This study integrated exposure and health risk evaluation based on indoor settled dust, multivariate statistical analyses, PMF receptor modeling, and validation with PRTR and fenceline monitoring data, providing a comprehensive framework for robust source tracking even for substances not listed in emission inventories. However, several limitations remain. Although 20 out of approximately 50 households in the study area participated, which represents a relatively high sampling proportion, the overall sample size is still limited. In addition, the absence of Cd data in the PRTR inventory restricted direct source attribution.
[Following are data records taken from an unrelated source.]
`config.mk`:
```
export PLATFORM = sky130hd
export DESIGN_NAME = tw_eeprom_slave
export DESIGN_NICKNAME = d
export VERILOG_FILES = /design/src/rtl/tw_pkg.sv /design/src/rtl/tw_sync.sv /design/src/rtl/tw_prog_timer.sv /design/src/rtl/tw_word_array.sv /design/src/rtl/tw_eeprom_slave.sv
export SDC_FILE = /design/constraint.sdc
export NUM_CORES = 2
export LEC_CHECK = 0
export CORE_ASPECT_RATIO = 0.6
export CORE_MARGIN = 2
export CORE_UTILIZATION = 25
export CTS_CLUSTER_DIAMETER = 120
export CTS_CLUSTER_SIZE = 40
export DETAILED_ROUTE_END_ITERATION = 10
export SLEW_MARGIN = 20
export SYNTH_ARGS = -nofsm -noshare
export SYNTH_HDL_FRONTEND = slang
export SYNTH_HIERARCHICAL = 1
export SYNTH_SLANG_ARGS = --single-unit
```
`constraint.sdc`:
```
create_clock -name clk -period 3.9 [get_ports clk]
set_input_delay 0.585 -clock clk [delete_from_list [all_inputs] [get_ports clk]]
set_output_delay 0.585 -clock clk [all_outputs]
set_load 0.01 [all_outputs]
```
### config.mk
export PLATFORM = sky130hd
export DESIGN_NAME = serial_tx_turnaround
export DESIGN_NICKNAME = d
export VERILOG_FILES = /design/src/rtl/tx485_pkg.sv /design/src/rtl/tx_fifo_store.sv /design/src/rtl/tx_bit_engine.sv /design/src/rtl/tx_dir_turnaround.sv /design/src/rtl/serial_tx_turnaround.sv
export SDC_FILE = /design/constraint.sdc
export NUM_CORES = 1
export LEC_CHECK = 0
export ABC_AREA = 1
export CORE_MARGIN = 2
export CORE_UTILIZATION = 30
export CTS_CLUSTER_SIZE = 14
export DETAILED_ROUTE_END_ITERATION = 8
export MAX_ROUTING_LAYER = met4
export PLACE_DENSITY = 0.46
export SLEW_MARGIN = 20
export SYNTH_ARGS = -nofsm -noshare
export SYNTH_HDL_FRONTEND = slang
export SYNTH_SLANG_ARGS = --single-unit
export TNS_END_PERCENT = 1
### constraint.sdc
create_clock -name clk -period 3.7 [get_ports clk]
set_input_delay 0.37 -clock clk [delete_from_list [all_inputs] [get_ports clk]]
set_output_delay 0.37 -clock clk [all_outputs]
set_load 0.03 [all_outputs]
### src/rtl/tx485_pkg.sv
package tx485_pkg;

    localparam int unsigned TICK_W = 4;

    typedef enum logic [1:0] {
        DIR_IDLE   = 2'd0,
        DIR_ACTIVE = 2'd1,
        DIR_HOLD   = 2'd2
    } dir_state_e;

    // last tick index inside one bit time
    function automatic logic [TICK_W-1:0] bit_tick_limit(input logic half_rate);
        return half_rate ? TICK_W'(7) : TICK_W'(15);
    endfunction

endpackage

### src/rtl/tx_fifo_store.sv
module tx_fifo_store #(
    parameter int unsigned DEPTH  = 64,
    parameter int unsigned DATA_W = 8,
    localparam int unsigned AW    = (DEPTH > 1) ? $clog2(DEPTH) : 1,
    localparam int unsigned CW    = $clog2(DEPTH + 1)
) (
    input  logic              clk,
    input  logic              rst_n,
    input  logic              push_req,
    input  logic [DATA_W-1:0] push_data,
    input  logic              pop,
    output logic [DATA_W-1:0] head_data,
    output logic [CW-1:0]     count,
    output logic              push_ok,
    output logic              ovf_pulse
);

    localparam logic [CW-1:0] FULL_CNT = CW'(DEPTH);
    localparam logic [AW-1:0] LAST_PTR = AW'(DEPTH - 1);

    typedef struct packed {
        logic [AW-1:0] wptr;
        logic [AW-1:0] rptr;
        logic [CW-1:0] count;
        logic          ovf;
    } ctl_t;

    ctl_t ctl_d, ctl_q;
    logic [DATA_W-1:0] mem_q [DEPTH];

    function automatic logic [AW-1:0] step_ptr(input logic [AW-1:0] p);
        return (p == LAST_PTR) ? '0 : p + AW'(1);
    endfunction

    assign push_ok = push_req && (ctl_q.count != FULL_CNT);

    always_comb begin
        ctl_d     = ctl_q;
        ctl_d.ovf = push_req && !push_ok;
        if (push_ok) begin
            ctl_d.wptr = step_ptr(ctl_q.wptr);
        end
        if (pop) begin
            ctl_d.rptr = step_ptr(ctl_q.rptr);
        end
        case ({push_ok, pop})
            2'b10:   ctl_d.count = ctl_q.count + CW'(1);
            2'b01:   ctl_d.count = ctl_q.count - CW'(1);
            default: ctl_d.count = ctl_q.count;
        endcase
    end

    always_ff @(posedge clk or negedge rst_n) begin
        if (!rst_n) begin
            ctl_q <= '0;
        end else begin
            ctl_q <= ctl_d;
        end
    end

    always_ff @(posedge clk) begin
        if (push_ok) begin
            mem_q[ctl_q.wptr] <= push_data;
        end
    end

    assign head_data = mem_q[ctl_q.rptr];
    assign count     = ctl_q.count;
    assign ovf_pulse = ctl_q.ovf;

endmodule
Furthermore, household-specific factors such as ventilation conditions, occupant behavior, and cleaning frequency were not considered, even though they can influence dust accumulation and human exposure levels. Future studies should apply site-specific indoor air measurements to refine inhalation exposure estimates, as this study relied on a default PEF recommended by EPA and RIVM that, while ensuring consistency and comparability with previous research, is inherently site-specific and may vary depending on meteorological conditions and indoor activities. As with all PMF applications, rotational ambiguity cannot be fully excluded. In this study, bootstrap resampling with 300 iterations provided confidence intervals that supported factor stability, partly addressing this limitation. Nonetheless, additional validation is warranted, as cosine similarity between PMF-derived profiles and PRTR sectors does not resolve alternative rotations. Future research should therefore complement this approach with displacement analysis or independent tracer validation to further strengthen source attribution.

Conclusions

This study evaluated the health risks, proposed exposure limits, and identified sources of eight heavy metals (Cu, Mn, Co, Zn, Cr, Pb, Cd, Ni) in indoor settled dust from households in Myodo-dong, an industrially impacted area in the Republic of Korea. Zn was the most abundant, and ingestion was the main exposure route. While non-carcinogenic risks were within safe limits, carcinogenic risks for Ni and Cd exceeded acceptable thresholds. Source tracking were first identified through multivariate analyses (correlation analysis, PCA, HCA), and five emission sources were then quantitatively resolved using PMF. These sources were validated against PRTR sector profiles using cosine similarity. Cd, although not included in the PRTR inventory, was a dominant PMF source and showed a strong correlation with fenceline data. The findings highlight the need for integrated monitoring and modeling to capture sources overlooked by current inventories.